В кольцо была продета сложенная маленькой трубочкой записка. Ее я помню дословно:

"Кольцо - символ вечности. Пусть оно напоминает о том светлом чувстве, которым Вы наполнили мое сердце".

- Сколько раз ты встречалась с этим человеком? - спросил меня Дима.

- Три раза.

- Когда же ты успела пролить столько света? - насмешливо спросил он. - И чем смогла заслужить такие прекрасные вещи?..

Первой моей мыслью было через адресный стол разыскать Архангельского и отослать ему его подарок. Но я побоялась его обидеть, побоялась вновь начать с ним какие-то отношения и сознаться в том, что я обманула его и не уехала в Ленинград.

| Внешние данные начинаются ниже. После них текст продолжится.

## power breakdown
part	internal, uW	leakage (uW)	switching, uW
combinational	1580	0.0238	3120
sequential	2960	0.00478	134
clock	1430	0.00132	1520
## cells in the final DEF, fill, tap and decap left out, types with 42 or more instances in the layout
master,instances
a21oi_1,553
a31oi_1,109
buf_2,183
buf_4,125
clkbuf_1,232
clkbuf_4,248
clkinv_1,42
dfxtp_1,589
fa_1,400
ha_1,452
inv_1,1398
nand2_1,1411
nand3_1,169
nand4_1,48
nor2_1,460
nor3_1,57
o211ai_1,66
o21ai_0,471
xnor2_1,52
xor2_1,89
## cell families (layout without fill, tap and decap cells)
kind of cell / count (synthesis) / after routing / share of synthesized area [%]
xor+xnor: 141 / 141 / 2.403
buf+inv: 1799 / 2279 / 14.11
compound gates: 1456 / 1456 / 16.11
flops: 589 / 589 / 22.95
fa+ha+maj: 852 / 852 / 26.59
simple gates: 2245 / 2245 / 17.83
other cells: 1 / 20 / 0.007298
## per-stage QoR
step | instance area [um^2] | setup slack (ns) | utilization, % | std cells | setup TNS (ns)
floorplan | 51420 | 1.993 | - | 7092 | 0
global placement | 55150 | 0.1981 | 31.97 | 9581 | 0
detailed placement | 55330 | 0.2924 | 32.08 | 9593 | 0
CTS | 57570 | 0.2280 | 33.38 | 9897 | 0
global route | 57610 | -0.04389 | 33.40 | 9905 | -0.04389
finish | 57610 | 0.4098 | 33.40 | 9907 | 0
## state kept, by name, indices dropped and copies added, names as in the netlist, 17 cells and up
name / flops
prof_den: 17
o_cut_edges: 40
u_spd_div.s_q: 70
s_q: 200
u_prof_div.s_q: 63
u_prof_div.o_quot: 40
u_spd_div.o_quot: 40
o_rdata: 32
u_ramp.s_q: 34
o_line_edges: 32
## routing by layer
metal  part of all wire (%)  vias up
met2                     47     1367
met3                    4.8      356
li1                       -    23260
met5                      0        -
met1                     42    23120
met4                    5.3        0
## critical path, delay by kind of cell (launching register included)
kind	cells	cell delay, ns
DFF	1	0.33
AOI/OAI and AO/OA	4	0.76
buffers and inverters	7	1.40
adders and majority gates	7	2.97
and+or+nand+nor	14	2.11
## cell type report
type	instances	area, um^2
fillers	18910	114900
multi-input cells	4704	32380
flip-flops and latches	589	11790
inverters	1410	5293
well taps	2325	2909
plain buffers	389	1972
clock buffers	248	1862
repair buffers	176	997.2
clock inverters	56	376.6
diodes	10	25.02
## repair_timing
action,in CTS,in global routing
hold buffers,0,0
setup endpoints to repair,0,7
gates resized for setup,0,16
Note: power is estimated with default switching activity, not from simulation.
<file path="src/one_bit_ctrl_defines.svh">
// Constants for the one-bit control processor execution logic
`ifndef ONE_BIT_CTRL_DEFINES_SVH
`define ONE_BIT_CTRL_DEFINES_SVH

// ============================================================
// Opcode encodings (4-bit instruction field)
`define OPC_FLAG_LOW       4'h0
`define OPC_LOAD_BIT       4'h1
`define OPC_LOAD_INVERTED  4'h2
`define OPC_AND_BIT        4'h3
`define OPC_AND_INVERTED   4'h4
`define OPC_OR_BIT         4'h5
`define OPC_OR_INVERTED    4'h6
`define OPC_XNOR_BIT       4'h7
`define OPC_STORE_BIT      4'h8
`define OPC_STORE_INVERTED 4'h9
`define OPC_INPUT_GATE     4'ha
`define OPC_OUTPUT_GATE    4'hb
`define OPC_BRANCH_OP      4'hc
`define OPC_RETURN_OP      4'hd
`define OPC_SKIP_ON_ZERO   4'he
`define OPC_FLAG_HIGH      4'hf

// ============================================================
// Reset values of the one-bit state
`define RST_RESULT_BIT       1'b0
`define RST_OUTPUT_GATE_FLAG 1'b0
`define RST_INPUT_GATE_FLAG  1'b0
`define RST_SKIP_PENDING     1'b0

`endif

</file>
<file path="src/one_bit_ctrl_pkg.sv">
// Types shared by the one-bit control processor execution logic
`include "one_bit_ctrl_defines.svh"

package one_bit_ctrl_pkg;

  // ============================================================
  // Instruction opcodes
  typedef enum logic [3:0] {
    FLAG_LOW       = `OPC_FLAG_LOW,
    LOAD_BIT       = `OPC_LOAD_BIT,
    LOAD_INVERTED  = `OPC_LOAD_INVERTED,
    AND_BIT        = `OPC_AND_BIT,
    AND_INVERTED   = `OPC_AND_INVERTED,
    OR_BIT         = `OPC_OR_BIT,
    OR_INVERTED    = `OPC_OR_INVERTED,
    XNOR_BIT       = `OPC_XNOR_BIT,
    STORE_BIT      = `OPC_STORE_BIT,
    STORE_INVERTED = `OPC_STORE_INVERTED,
    INPUT_GATE     = `OPC_INPUT_GATE,
    OUTPUT_GATE    = `OPC_OUTPUT_GATE,
    BRANCH_OP      = `OPC_BRANCH_OP,
    RETURN_OP      = `OPC_RETURN_OP,
    SKIP_ON_ZERO   = `OPC_SKIP_ON_ZERO,
    FLAG_HIGH      = `OPC_FLAG_HIGH
  } opcode_t;

  // One fetched instruction with the addressed input bit
  typedef struct packed {
    opcode_t op;
    logic    data;
  } instr_t;

  // Whole state of the execution logic
  typedef struct packed {
    logic result_bit;
    logic output_gate_flag;
    logic input_gate_flag;
    logic skip_pending;
    logic store_pulse;
    logic store_data;
    logic branch_pulse;
    logic return_pulse;
    logic flag_low_pulse;
    logic flag_high_pulse;
  } exec_state_t;

endpackage : one_bit_ctrl_pkg

</file>
<file path="src/one_bit_logic_unit.sv">
// Combinational one-bit logic unit producing the next result bit
module one_bit_logic_unit (
  input  one_bit_ctrl_pkg::opcode_t op_i,
  input  wire logic                 result_i,
  input  wire logic                 data_i,
  input  wire logic                 input_gate_i,
  output logic                      result_o
);
  import one_bit_ctrl_pkg::*;

  logic gated_data;

  // ============================================================
  // Operand gating and logic functions
  always_comb begin
    // RQ8 input gate admits data
    gated_data = data_i & input_gate_i;
    result_o   = result_i;
    case (op_i)
      // RQ1 load replaces result
      LOAD_BIT:      result_o = gated_data;
      LOAD_INVERTED: result_o = ~gated_data;
      AND_BIT:       result_o = result_i & gated_data;
      // RQ10 inverted operand combine
      AND_INVERTED:  result_o = result_i & ~gated_data;
      OR_BIT:        result_o = result_i | gated_data;
      // RQ10 inverted operand combine
      OR_INVERTED:   result_o = result_i | ~gated_data;
      XNOR_BIT:      result_o = ~(result_i ^ gated_data);
      default:       result_o = result_i;
    endcase
  end

endmodule : one_bit_logic_unit

</file>
<file path="src/one_bit_enable_and_flow_logic.sv">
// Execution logic of a one-bit control processor
`include "one_bit_ctrl_defines.svh"

// Contract
// RQ1 - Load copies the addressed input into the result bit.
// RQ2 - Output gate load copies the addressed source into the output gate flag.
// RQ3 - Gate flag zero: instructions still step, but nothing written changes.
// RQ4 - Store inverted writes complement of result; result bit stays unchanged.
// RQ5 - Store writes result bit unchanged when output gate flag is one.
// RQ6 - Skip on zero ignores the next instruction when result bit is zero.
// RQ7 - Outside sequencer reloads program counter on branch; else it wraps.
// RQ8 - Input gate flag one admits input data into result logic.
// RQ9 - No store pulse while the output gate flag holds zero.
// RQ10 - Inverted and/or combine result with the complement of the input.
module one_bit_enable_and_flow_logic (
  input  wire logic                clk_sys_i,
  input  wire logic                rst_n_i,
  input  one_bit_ctrl_pkg::instr_t instr_i,
  output logic                     result_bit_o,
  output logic                     output_gate_flag_o,
  output logic                     input_gate_flag_o,
  output logic                     skip_pending_o,
  output logic                     store_pulse_o,
  output logic                     store_data_o,
  output logic                     branch_pulse_o,
  output logic                     return_pulse_o,
  output logic                     flag_low_pulse_o,
  output logic                     flag_high_pulse_o
);
  import one_bit_ctrl_pkg::*;

  exec_state_t state_reg;
  exec_state_t state_next;
  logic        unit_result;
  logic        executing;

  // ============================================================
  // Logic unit
  one_bit_logic_unit u_logic (
    .op_i         (instr_i.op),
    .result_i     (state_reg.result_bit),
    .data_i       (instr_i.data),
    .input_gate_i (state_reg.input_gate_flag),
    .result_o     (unit_result)
  );

  // ============================================================
  // Next-state decode
  always_comb begin
    state_next                 = state_reg;
    // Pulses last one cycle only
    state_next.store_pulse     = 1'b0;
    state_next.branch_pulse    = 1'b0;
    state_next.return_pulse    = 1'b0;
    state_next.flag_low_pulse  = 1'b0;
    state_next.flag_high_pulse = 1'b0;
    state_next.skip_pending    = 1'b0;
    // RQ6 skipped slot has no effect
    executing                  = ~state_reg.skip_pending;
    if (executing) begin
      state_next.result_bit = unit_result;
      case (instr_i.op)
        STORE_BIT: begin
          // RQ5 store true value
          // RQ3 gated off, no write
          // RQ9 gate suppresses strobe
          state_next.store_pulse = state_reg.output_gate_flag;
          state_next.store_data  = state_reg.result_bit;
        end
        STORE_INVERTED: begin
          // RQ4 store complement only
          state_next.store_pulse = state_reg.output_gate_flag;
          state_next.store_data  = ~state_reg.result_bit;
        end
        INPUT_GATE: begin
          state_next.input_gate_flag = instr_i.data;
        end
        OUTPUT_GATE: begin
          // RQ2 gate load from source
          state_next.output_gate_flag = instr_i.data;
        end
        BRANCH_OP: begin
          // RQ7 sequencer reloads counter
          state_next.branch_pulse = 1'b1;
        end
        RETURN_OP: begin
          // Return also skips the slot after it
          state_next.return_pulse = 1'b1;
          state_next.skip_pending = 1'b1;
        end
        SKIP_ON_ZERO: begin
          // RQ6 arm skip on zero
          state_next.skip_pending = ~state_reg.result_bit;
        end
        FLAG_LOW: begin
          state_next.flag_low_pulse = 1'b1;
        end
        FLAG_HIGH: begin
          state_next.flag_high_pulse = 1'b1;
        end
        default: begin
          state_next.store_data = state_reg.store_data;
        end
      endcase
    end
  end

  // ============================================================
  // State register, synchronous reset
  always_ff @(posedge clk_sys_i) begin
    if (!rst_n_i) begin
      state_reg                  <= '0;
      state_reg.result_bit       <= `RST_RESULT_BIT;
      state_reg.output_gate_flag <= `RST_OUTPUT_GATE_FLAG;
      state_reg.input_gate_flag  <= `RST_INPUT_GATE_FLAG;
      state_reg.skip_pending     <= `RST_SKIP_PENDING;
    end else begin
      state_reg <= state_next;
    end
  end

  // ============================================================
  // Outputs straight from the state register
  assign result_bit_o       = state_reg.result_bit;
  assign output_gate_flag_o = state_reg.output_gate_flag;
  assign input_gate_flag_o  = state_reg.input_gate_flag;
  assign skip_pending_o     = state_reg.skip_pending;
  assign store_pulse_o      = state_reg.store_pulse;
  assign store_data_o       = state_reg.store_data;
  assign branch_pulse_o     = state_reg.branch_pulse;
  assign return_pulse_o     = state_reg.return_pulse;
  assign flag_low_pulse_o   = state_reg.flag_low_pulse;
  assign flag_high_pulse_o  = state_reg.flag_high_pulse;
endmodule : one_bit_enable_and_flow_logic

</file>
--- src/inc/gio_pkg.sv ---
// package: register map, field positions, reset values and carriers of the io port
package gio_pkg;

   // bus geometry
   localparam int ADDR_W = 8;
   localparam int DATA_W = 32;

   // register byte offsets
   localparam logic [ADDR_W-1:0] OFS_CLK_ENABLE  = 8'h50;
   localparam logic [ADDR_W-1:0] OFS_CLK_DISABLE = 8'h54;
   localparam logic [ADDR_W-1:0] OFS_CLK_STATUS  = 8'h58;
   localparam logic [ADDR_W-1:0] OFS_CONTROL     = 8'h60;
   localparam logic [ADDR_W-1:0] OFS_MODE        = 8'h64;
   localparam logic [ADDR_W-1:0] OFS_STATUS      = 8'h70;
   localparam logic [ADDR_W-1:0] OFS_IRQ_ENABLE  = 8'h74;
   localparam logic [ADDR_W-1:0] OFS_IRQ_DISABLE = 8'h78;
   localparam logic [ADDR_W-1:0] OFS_IRQ_MASK    = 8'h7C;

   // field positions
   localparam int BIT_SOFT_RESET  = 0;
   localparam int BIT_PORT_CLK    = 0;
   localparam int BIT_CLK_OUT_SEL = 31;
   localparam int BIT_WAIT_SEL    = 30;
   localparam int PIN_CLK_OUT     = 31;
   localparam int PIN_WAIT        = 30;

   // reset values and writable bits
   localparam logic [DATA_W-1:0] MODE_RESET    = 32'h0000_0000;
   localparam logic [DATA_W-1:0] MODE_WRITABLE = 32'hC000_0000;
   localparam logic [DATA_W-1:0] STATUS_RESET  = 32'h0000_0000;
   localparam logic [DATA_W-1:0] MASK_RESET    = 32'h0000_0000;
   localparam logic [DATA_W-1:0] READ_ZERO     = 32'h0000_0000;
   localparam logic              CLK_EN_RESET  = 1'b1;

   // register port request
   typedef struct packed {
      logic [ADDR_W-1:0] addr;
      logic [DATA_W-1:0] wrData;
      logic              wrStb;
      logic              rdStb;
   } gio_bus_req_t;

   // pad mux controls for pins 31 and 30
   typedef struct packed {
      logic clkSel;
      logic pinOe_n;
      logic busWait_n;
   } gio_pin_mux_t;

endpackage
[src/hw/uart_channel_regs_defines.vh]
// Offsets, field positions, reset values and select codes of one UART channel register map
`ifndef UART_CHANNEL_REGS_DEFINES_VH
`define UART_CHANNEL_REGS_DEFINES_VH

// Register offsets on the register port
`define OFF_HOLD 4'h0
`define OFF_IER 4'h1
`define OFF_IIR_FCR 4'h2
`define OFF_LCR 4'h3
`define OFF_MCR 4'h4
`define OFF_LSR 4'h5
`define OFF_MSR_TCR 4'h6
`define OFF_SPR_TLR 4'h7
`define OFF_TRANSMIT_FILL_LEVEL 4'h8
`define OFF_RECEIVE_FILL_LEVEL 4'h9

// Line control value that opens the enhanced bank
`define ENH_KEY 8'hBF

// Field positions
`define LCR_DIV_BIT 7
`define EFR_ENH_BIT 4
`define MCR_BANK_BIT 2
`define FCR_TXRST_BIT 2
`define FCR_RXRST_BIT 1
`define FCR_FEN_BIT 0

// Bits that change only with enhanced functions on
`define IER_ENH_MASK 8'hF0
`define FCR_ENH_MASK 8'h30
`define MCR_ENH_MASK 8'hE4

// Bits that are kept in storage (others read zero)
`define FCR_KEEP_MASK 8'hF1
`define MCR_KEEP_MASK 8'hF7

// Reset values
`define RST_IER 8'h00
`define RST_FCR 8'h00
`define RST_LCR 8'h00
`define RST_MCR 8'h00
`define RST_SPR 8'h00
`define RST_TCR 8'h00
`define RST_TLR 8'h00
`define RST_DIV 8'h00
`define RST_EFR 8'h00
`define RST_FLOW 8'h00

// Register select codes from the bank decoder
`define SEL_NONE 5'h00
`define SEL_HOLD 5'h01
`define SEL_IER 5'h02
`define SEL_IIR_FCR 5'h03
`define SEL_LCR 5'h04
`define SEL_MCR 5'h05
`define SEL_LSR 5'h06
`define SEL_MSR 5'h07
`define SEL_SPR 5'h08
`define SEL_TCR 5'h09
`define SEL_TLR 5'h0A
`define SEL_TRANSMIT_FILL_LEVEL 5'h0B
`define SEL_RECEIVE_FILL_LEVEL 5'h0C
`define SEL_DLL 5'h0D
`define SEL_DLH 5'h0E
`define SEL_EFR 5'h0F
`define SEL_RESUME_CHAR_ONE 5'h10
`define SEL_RESUME_CHAR_TWO 5'h11
`define SEL_PAUSE_CHAR_ONE 5'h12
`define SEL_PAUSE_CHAR_TWO 5'h13

`endif

[src/hw/bank_select.v]
// Bank decoder: maps offset and bank state to one register select code
`default_nettype none
`include "uart_channel_regs_defines.vh"

module bank_select (
  input wire [3:0] addr_i,
  input wire [7:0] line_control_i,
  input wire enh_on_i,
  input wire bank_on_i,
  output reg [4:0] sel_o
);

  // Line control holds the enhanced key
  wire enh_key;
  // Divisor bytes visible
  wire div_open;
  // Transmission control and trigger level visible
  wire tcr_open;

  assign enh_key = (line_control_i == `ENH_KEY);
  assign div_open = line_control_i[`LCR_DIV_BIT] & ~enh_key;
  assign tcr_open = enh_on_i & bank_on_i;

  // Offset decode per bank
  always @* begin
    case (addr_i)
      `OFF_HOLD: sel_o = div_open ? `SEL_DLL : `SEL_HOLD;
      `OFF_IER: sel_o = div_open ? `SEL_DLH : `SEL_IER;
      `OFF_IIR_FCR: sel_o = enh_key ? `SEL_EFR : `SEL_IIR_FCR;
      `OFF_LCR: sel_o = `SEL_LCR;
      `OFF_MCR: sel_o = enh_key ? `SEL_RESUME_CHAR_ONE : `SEL_MCR;
      `OFF_LSR: sel_o = enh_key ? `SEL_RESUME_CHAR_TWO : `SEL_LSR;
      `OFF_MSR_TCR: begin
        if (enh_key) begin
          sel_o = `SEL_PAUSE_CHAR_ONE;
        end else begin
          sel_o = tcr_open ? `SEL_TCR : `SEL_MSR;
        end
      end
      `OFF_SPR_TLR: begin
        if (enh_key) begin
          sel_o = `SEL_PAUSE_CHAR_TWO;
        end else begin
          sel_o = tcr_open ? `SEL_TLR : `SEL_SPR;
        end
      end
      `OFF_TRANSMIT_FILL_LEVEL: sel_o = `SEL_TRANSMIT_FILL_LEVEL;
      `OFF_RECEIVE_FILL_LEVEL: sel_o = `SEL_RECEIVE_FILL_LEVEL;
      default: sel_o = `SEL_NONE;
    endcase
  end

endmodule // bank_select
`default_nettype wire

[src/hw/uart_channel_register_map.v]
// Register map of one UART channel: bank switching, field storage and read mux
`default_nettype none
`include "uart_channel_regs_defines.vh"

module uart_channel_register_map (
  input wire clk_sys_i,
  input wire nrst_i,
  input wire [3:0] reg_addr_i,
  input wire reg_wr_i,
  input wire reg_rd_i,
  input wire [7:0] reg_wdata_i,
  output reg [7:0] reg_rdata_o,
  input wire [7:0] rx_data_i,
  input wire [5:0] int_id_i,
  input wire [7:0] line_status_i,
  input wire [7:0] modem_status_i,
  input wire [7:0] tx_fill_i,
  input wire [7:0] rx_fill_i,
  output reg [7:0] tx_data_o,
  output reg tx_push_o,
  output reg rx_pop_o,
  output reg tx_fifo_reset_o,
  output reg rx_fifo_reset_o,
  output reg iir_read_o,
  output reg [7:0] interrupt_enable_o,
  output reg [7:0] fifo_control_o,
  output reg [7:0] line_control_o,
  output reg [7:0] modem_control_o,
  output reg [15:0] divisor_o,
  output reg [7:0] enhanced_feature_register_o,
  output reg [7:0] resume_char_one_o,
  output reg [7:0] resume_char_two_o,
  output reg [7:0] pause_char_one_o,
  output reg [7:0] pause_char_two_o,
  output reg [7:0] transmission_control_o,
  output reg [7:0] trigger_level_o
);

  ////////////////////////////////////////////////////////////////////////
  // Helper functions
  ////////////////////////////////////////////////////////////////////////

  // Keep locked bits, take the rest from the write
  function [7:0] merge;
    input [7:0] old_val;
    input [7:0] new_val;
    input [7:0] lock;
    begin
      merge = (old_val & lock) | (new_val & ~lock);
    end
  endfunction

  // Lock mask: enhanced-only bits frozen while enhanced is off
  function [7:0] lock_of;
    input enh;
    input [7:0] enh_mask;
    begin
      lock_of = enh ? 8'h00 : enh_mask;
    end
  endfunction

  ////////////////////////////////////////////////////////////////////////
  // Internal state
  ////////////////////////////////////////////////////////////////////////

  // Scratch storage, no effect on the channel
  reg [7:0] scratch_register;
  // Register select for the current access
  wire [4:0] sel;
  // Enhanced functions bit
  wire enh_on;
  // Bank enable bit of modem control
  wire bank_on;
  // FIFO enable as mirrored into identification
  wire fifo_on;
  // Next read data
  reg [7:0] next_rdata;

  assign enh_on = enhanced_feature_register_o[`EFR_ENH_BIT];
  assign bank_on = modem_control_o[`MCR_BANK_BIT];
  assign fifo_on = fifo_control_o[`FCR_FEN_BIT];

  ////////////////////////////////////////////////////////////////////////
  // Bank decoder
  ////////////////////////////////////////////////////////////////////////

  // Bank state before this cycle's write picks the register
  bank_select u_bank_select (
    .addr_i(reg_addr_i),
    .line_control_i(line_control_o),
    .enh_on_i(enh_on),
    .bank_on_i(bank_on),
    .sel_o(sel)
  );

  ////////////////////////////////////////////////////////////////////////
  // Write path
  ////////////////////////////////////////////////////////////////////////

  // Register writes and write-side pulses
  always @(posedge clk_sys_i or negedge nrst_i) begin
    if (!nrst_i) begin
      tx_data_o <= 8'h00;
      tx_push_o <= 1'b0;
      tx_fifo_reset_o <= 1'b0;
      rx_fifo_reset_o <= 1'b0;
      interrupt_enable_o <= `RST_IER;
      fifo_control_o <= `RST_FCR;
      line_control_o <= `RST_LCR;
      modem_control_o <= `RST_MCR;
      scratch_register <= `RST_SPR;
      transmission_control_o <= `RST_TCR;
      trigger_level_o <= `RST_TLR;
      divisor_o <= {`RST_DIV, `RST_DIV};
      enhanced_feature_register_o <= `RST_EFR;
      resume_char_one_o <= `RST_FLOW;
      resume_char_two_o <= `RST_FLOW;
      pause_char_one_o <= `RST_FLOW;
      pause_char_two_o <= `RST_FLOW;
    end else begin
      // Pulses last one cycle
      tx_push_o <= 1'b0;
      tx_fifo_reset_o <= 1'b0;
      rx_fifo_reset_o <= 1'b0;
      if (reg_wr_i) begin
        case (sel)
          // Next character to transmit
          `SEL_HOLD: begin
            tx_data_o <= reg_wdata_i;
            tx_push_o <= 1'b1;
          end
          // Interrupt enables, top nibble enhanced-only
          `SEL_IER: begin
            interrupt_enable_o <= merge(interrupt_enable_o, reg_wdata_i,
              lock_of(enh_on, `IER_ENH_MASK));
          end
          // FIFO control; reset bits only pulse
          `SEL_IIR_FCR: begin
            fifo_control_o <= merge(fifo_control_o,
              reg_wdata_i & `FCR_KEEP_MASK,
              lock_of(enh_on, `FCR_ENH_MASK));
            tx_fifo_reset_o <= reg_wdata_i[`FCR_TXRST_BIT];
            rx_fifo_reset_o <= reg_wdata_i[`FCR_RXRST_BIT];
          end
          // Line control, all bits writable
          `SEL_LCR: begin
            line_control_o <= reg_wdata_i;
          end
          // Modem control, upper bits and bank bit enhanced-only
          `SEL_MCR: begin
            modem_control_o <= merge(modem_control_o,
              reg_wdata_i & `MCR_KEEP_MASK,
              lock_of(enh_on, `MCR_ENH_MASK));
          end
          // Scratch storage
          `SEL_SPR: begin
            scratch_register <= reg_wdata_i;
          end
          // Transmission control
          `SEL_TCR: begin
            transmission_control_o <= reg_wdata_i;
          end
          // Trigger level
          `SEL_TLR: begin
            trigger_level_o <= reg_wdata_i;
          end
          // Divisor low byte
          `SEL_DLL: begin
            divisor_o[7:0] <= reg_wdata_i;
          end
          // Divisor high byte
          `SEL_DLH: begin
            divisor_o[15:8] <= reg_wdata_i;
          end
          // Enhanced feature register
          `SEL_EFR: begin
            enhanced_feature_register_o <= reg_wdata_i;
          end
          // Flow control characters
          `SEL_RESUME_CHAR_ONE: begin
            resume_char_one_o <= reg_wdata_i;
          end
          `SEL_RESUME_CHAR_TWO: begin
            resume_char_two_o <= reg_wdata_i;
          end
          `SEL_PAUSE_CHAR_ONE: begin
            pause_char_one_o <= reg_wdata_i;
          end
          `SEL_PAUSE_CHAR_TWO: begin
            pause_char_two_o <= reg_wdata_i;
          end
          // Status and level registers ignore writes
          `SEL_LSR, `SEL_MSR, `SEL_TRANSMIT_FILL_LEVEL, `SEL_RECEIVE_FILL_LEVEL: begin
            tx_push_o <= 1'b0;
          end
          // Unmapped offsets ignore writes
          default: begin
            tx_push_o <= 1'b0;
          end
        endcase
      end
    end
  end

  ////////////////////////////////////////////////////////////////////////
  // Read mux
  ////////////////////////////////////////////////////////////////////////

  // Read data for the selected register
  always @* begin
    case (sel)
      // Oldest received character
      `SEL_HOLD: next_rdata = rx_data_i;
      // Interrupt enables
      `SEL_IER: next_rdata = interrupt_enable_o;
      // Identification: FIFO enable twice, priority, status
      `SEL_IIR_FCR: next_rdata = {fifo_on, fifo_on, int_id_i};
      // Line control
      `SEL_LCR: next_rdata = line_control_o;
      // Modem control, reserved bit already zero
      `SEL_MCR: next_rdata = modem_control_o;
      // Line status from the channel
      `SEL_LSR: next_rdata = line_status_i;
      // Modem status from the channel
      `SEL_MSR: next_rdata = modem_status_i;
      // Scratch readback
      `SEL_SPR: next_rdata = scratch_register;
      // Enhanced bank-two registers
      `SEL_TCR: next_rdata = transmission_control_o;
      `SEL_TLR: next_rdata = trigger_level_o;
      // FIFO fill levels
      `SEL_TRANSMIT_FILL_LEVEL: next_rdata = tx_fill_i;
      `SEL_RECEIVE_FILL_LEVEL: next_rdata = rx_fill_i;
      // Divisor bytes
      `SEL_DLL: next_rdata = divisor_o[7:0];
      `SEL_DLH: next_rdata = divisor_o[15:8];
      // Enhanced bank
      `SEL_EFR: next_rdata = enhanced_feature_register_o;
      `SEL_RESUME_CHAR_ONE: next_rdata = resume_char_one_o;
      `SEL_RESUME_CHAR_TWO: next_rdata = resume_char_two_o;
      `SEL_PAUSE_CHAR_ONE: next_rdata = pause_char_one_o;
      `SEL_PAUSE_CHAR_TWO: next_rdata = pause_char_two_o;
      // Unmapped offsets read zero
      default: next_rdata = 8'h00;
    endcase
  end

  ////////////////////////////////////////////////////////////////////////
  // Read path
  ////////////////////////////////////////////////////////////////////////

  // Read data capture and read-side pulses
  always @(posedge clk_sys_i or negedge nrst_i) begin
    if (!nrst_i) begin
      reg_rdata_o <= 8'h00;
      rx_pop_o <= 1'b0;
      iir_read_o <= 1'b0;
    end else begin
      // Pop the receive FIFO only on a holding read
      rx_pop_o <= reg_rd_i & (sel == `SEL_HOLD);
      // Identification read, lets the channel clear events
      iir_read_o <= reg_rd_i & (sel == `SEL_IIR_FCR);
      // Data stands until the next read
      if (reg_rd_i) begin
        reg_rdata_o <= next_rdata;
      end
    end
  end

endmodule // uart_channel_register_map
`default_nettype wire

Долго я мучилась и не могла решить, что мне делать… Все вокруг меня хором твердили о том, что это подарок и что вещи принадлежат мне. А мой друг, небезызвестный "Икс", сказал: "Эти вещи не настолько драгоценны, чтобы вы считали неудобным их принять, и эти вещи не настолько дешевы, чтобы вы стеснялись их надеть. Носите их на здоровье!"

Так они у меня и остались. Камень из кольца я потеряла, и мне было так больно смотреть на изуродованное произведение искусства, что я сдала весь перстень "на золото" в минуту нашей нужды. Та же участь постигла и золотую оправу ожерелья. После этого я сделала ожерелье в обычной бронзового цвета (медной) оправе и ношу его с любовью по сей день.

Вот и все, что я могу рассказать об этой странной встрече и о не менее удивительном ее герое.